__What the task requires__.
Within the data that follows, set down exactly the lines from the one containing "logic [ADDR_W-1:0] base_q;" through the one containing "export DESIGN_NICKNAME = d", both ends included.

··· Data shown ···

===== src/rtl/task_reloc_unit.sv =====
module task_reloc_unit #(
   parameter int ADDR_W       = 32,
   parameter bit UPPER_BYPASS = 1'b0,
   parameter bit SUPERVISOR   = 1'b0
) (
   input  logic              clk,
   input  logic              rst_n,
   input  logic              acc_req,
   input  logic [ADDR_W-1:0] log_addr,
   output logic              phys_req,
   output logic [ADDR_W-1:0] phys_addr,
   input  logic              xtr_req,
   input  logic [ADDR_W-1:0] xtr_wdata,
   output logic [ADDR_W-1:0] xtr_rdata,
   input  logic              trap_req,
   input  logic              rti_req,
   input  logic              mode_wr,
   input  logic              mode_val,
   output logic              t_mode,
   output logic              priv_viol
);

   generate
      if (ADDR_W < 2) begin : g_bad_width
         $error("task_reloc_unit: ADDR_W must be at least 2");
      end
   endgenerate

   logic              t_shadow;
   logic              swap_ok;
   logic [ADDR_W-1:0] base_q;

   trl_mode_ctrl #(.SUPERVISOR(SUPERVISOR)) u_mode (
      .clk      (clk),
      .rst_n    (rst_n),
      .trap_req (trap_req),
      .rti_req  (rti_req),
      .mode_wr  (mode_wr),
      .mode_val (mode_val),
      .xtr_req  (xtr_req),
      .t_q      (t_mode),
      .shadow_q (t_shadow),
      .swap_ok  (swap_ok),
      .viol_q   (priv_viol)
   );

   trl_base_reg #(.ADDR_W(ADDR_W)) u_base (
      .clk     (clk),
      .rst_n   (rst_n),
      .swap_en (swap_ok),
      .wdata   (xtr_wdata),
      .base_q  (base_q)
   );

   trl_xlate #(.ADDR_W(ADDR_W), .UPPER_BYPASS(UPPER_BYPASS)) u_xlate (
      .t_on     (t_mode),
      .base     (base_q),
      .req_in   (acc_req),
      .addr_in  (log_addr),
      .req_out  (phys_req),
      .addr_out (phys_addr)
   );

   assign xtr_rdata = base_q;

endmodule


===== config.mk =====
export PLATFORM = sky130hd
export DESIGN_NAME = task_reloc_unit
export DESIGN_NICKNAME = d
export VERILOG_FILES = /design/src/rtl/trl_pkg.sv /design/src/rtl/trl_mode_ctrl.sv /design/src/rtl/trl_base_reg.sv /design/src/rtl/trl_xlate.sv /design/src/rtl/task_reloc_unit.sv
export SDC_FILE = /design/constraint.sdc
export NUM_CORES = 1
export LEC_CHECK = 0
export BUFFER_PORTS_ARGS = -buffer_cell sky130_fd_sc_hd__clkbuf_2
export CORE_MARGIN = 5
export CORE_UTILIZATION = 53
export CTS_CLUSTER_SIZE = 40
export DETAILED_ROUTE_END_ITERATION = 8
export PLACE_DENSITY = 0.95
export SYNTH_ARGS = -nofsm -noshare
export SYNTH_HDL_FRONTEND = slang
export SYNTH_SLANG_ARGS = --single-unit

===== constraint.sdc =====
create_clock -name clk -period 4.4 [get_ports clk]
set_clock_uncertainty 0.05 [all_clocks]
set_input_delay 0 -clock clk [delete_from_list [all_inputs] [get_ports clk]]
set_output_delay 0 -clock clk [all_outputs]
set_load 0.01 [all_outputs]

···

__Solution for this problem__.
   logic [ADDR_W-1:0] base_q;

   trl_mode_ctrl #(.SUPERVISOR(SUPERVISOR)) u_mode (
      .clk      (clk),
      .rst_n    (rst_n),
      .trap_req (trap_req),
      .rti_req  (rti_req),
      .mode_wr  (mode_wr),
      .mode_val (mode_val),
      .xtr_req  (xtr_req),
      .t_q      (t_mode),
      .shadow_q (t_shadow),
      .swap_ok  (swap_ok),
      .viol_q   (priv_viol)
   );

   trl_base_reg #(.ADDR_W(ADDR_W)) u_base (
      .clk     (clk),
      .rst_n   (rst_n),
      .swap_en (swap_ok),
      .wdata   (xtr_wdata),
      .base_q  (base_q)
   );

   trl_xlate #(.ADDR_W(ADDR_W), .UPPER_BYPASS(UPPER_BYPASS)) u_xlate (
      .t_on     (t_mode),
      .base     (base_q),
      .req_in   (acc_req),
      .addr_in  (log_addr),
      .req_out  (phys_req),
      .addr_out (phys_addr)
   );

   assign xtr_rdata = base_q;

endmodule


===== config.mk =====
export PLATFORM = sky130hd
export DESIGN_NAME = task_reloc_unit
export DESIGN_NICKNAME = d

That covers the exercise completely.